LISTED ENTRIES —

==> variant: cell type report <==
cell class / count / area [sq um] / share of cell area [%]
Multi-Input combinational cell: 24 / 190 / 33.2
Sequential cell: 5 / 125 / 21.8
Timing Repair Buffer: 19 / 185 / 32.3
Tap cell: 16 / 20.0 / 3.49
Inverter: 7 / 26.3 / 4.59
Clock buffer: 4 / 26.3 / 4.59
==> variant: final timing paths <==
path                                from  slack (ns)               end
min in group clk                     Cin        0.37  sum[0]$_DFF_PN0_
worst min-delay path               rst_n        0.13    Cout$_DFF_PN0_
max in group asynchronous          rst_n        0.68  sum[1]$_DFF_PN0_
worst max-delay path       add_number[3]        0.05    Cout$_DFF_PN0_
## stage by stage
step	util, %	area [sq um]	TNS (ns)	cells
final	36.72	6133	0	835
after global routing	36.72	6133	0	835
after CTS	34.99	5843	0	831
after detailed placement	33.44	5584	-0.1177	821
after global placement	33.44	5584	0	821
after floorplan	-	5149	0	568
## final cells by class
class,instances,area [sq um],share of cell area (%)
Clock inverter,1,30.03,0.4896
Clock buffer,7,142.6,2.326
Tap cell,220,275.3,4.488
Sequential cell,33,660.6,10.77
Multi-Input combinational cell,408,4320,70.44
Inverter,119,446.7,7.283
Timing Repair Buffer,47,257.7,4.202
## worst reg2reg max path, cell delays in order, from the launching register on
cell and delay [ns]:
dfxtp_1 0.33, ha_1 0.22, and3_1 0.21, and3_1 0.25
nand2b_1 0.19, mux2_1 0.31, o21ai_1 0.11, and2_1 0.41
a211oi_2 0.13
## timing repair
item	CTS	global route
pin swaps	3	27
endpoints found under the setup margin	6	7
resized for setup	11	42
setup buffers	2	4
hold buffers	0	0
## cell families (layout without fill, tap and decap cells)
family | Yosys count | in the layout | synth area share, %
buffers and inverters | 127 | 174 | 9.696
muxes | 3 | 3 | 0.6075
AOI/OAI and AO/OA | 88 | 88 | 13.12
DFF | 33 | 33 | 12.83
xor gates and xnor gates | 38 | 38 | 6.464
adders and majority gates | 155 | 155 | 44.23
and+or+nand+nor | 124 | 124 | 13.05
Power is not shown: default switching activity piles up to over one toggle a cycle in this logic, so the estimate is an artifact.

EXERCISE —
Scan the lines above for "Multi-Input combinational cell: 24" and for "Timing Repair Buffer,47,257.7,4.202". Repeat exactly the line holding each of them and every line in between.

TASK RESULT —
Multi-Input combinational cell: 24 / 190 / 33.2
Sequential cell: 5 / 125 / 21.8
Timing Repair Buffer: 19 / 185 / 32.3
Tap cell: 16 / 20.0 / 3.49
Inverter: 7 / 26.3 / 4.59
Clock buffer: 4 / 26.3 / 4.59
==> variant: final timing paths <==
path                                from  slack (ns)               end
min in group clk                     Cin        0.37  sum[0]$_DFF_PN0_
worst min-delay path               rst_n        0.13    Cout$_DFF_PN0_
max in group asynchronous          rst_n        0.68  sum[1]$_DFF_PN0_
worst max-delay path       add_number[3]        0.05    Cout$_DFF_PN0_
## stage by stage
step	util, %	area [sq um]	TNS (ns)	cells
final	36.72	6133	0	835
after global routing	36.72	6133	0	835
after CTS	34.99	5843	0	831
after detailed placement	33.44	5584	-0.1177	821
after global placement	33.44	5584	0	821
after floorplan	-	5149	0	568
## final cells by class
class,instances,area [sq um],share of cell area (%)
Clock inverter,1,30.03,0.4896
Clock buffer,7,142.6,2.326
Tap cell,220,275.3,4.488
Sequential cell,33,660.6,10.77
Multi-Input combinational cell,408,4320,70.44
Inverter,119,446.7,7.283
Timing Repair Buffer,47,257.7,4.202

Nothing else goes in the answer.